Could you find every line in the records below that contains the word "constraint" and copy it?
(DATASET EXCERPTS Opens)
--- config.mk ---
export PLATFORM = sky130hd
export DESIGN_NAME = rc_trim_cal
export DESIGN_NICKNAME = d
export VERILOG_FILES = /design/src/rtl/rc_trim_cal.sv
export SDC_FILE = /design/constraint.sdc
export NUM_CORES = 1
export LEC_CHECK = 0
export ABC_AREA = 1
export BUFFER_PORTS_ARGS = -buffer_cell sky130_fd_sc_hd__buf_2
export CORE_ASPECT_RATIO = 2
export CORE_MARGIN = 4
export CORE_UTILIZATION = 59
export DETAILED_ROUTE_END_ITERATION = 10
export GPL_TIMING_DRIVEN = 0
export PLACE_DENSITY = 0.87
export SLEW_MARGIN = 20
export SYNTH_ARGS = -nofsm -noshare
export SYNTH_HDL_FRONTEND = slang
export SYNTH_SLANG_ARGS = --single-unit
export TNS_END_PERCENT = 20
--- constraint.sdc ---
create_clock -name clk -period 8.05 [get_ports clk]
set_input_delay 2.0125 -clock clk [delete_from_list [all_inputs] [get_ports clk]]
set_output_delay 2.0125 -clock clk [all_outputs]
set_load 0.01 [all_outputs]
(DATASET EXCERPTS Closes)
_RESULT_
export SDC_FILE = /design/constraint.sdc
--- constraint.sdc ---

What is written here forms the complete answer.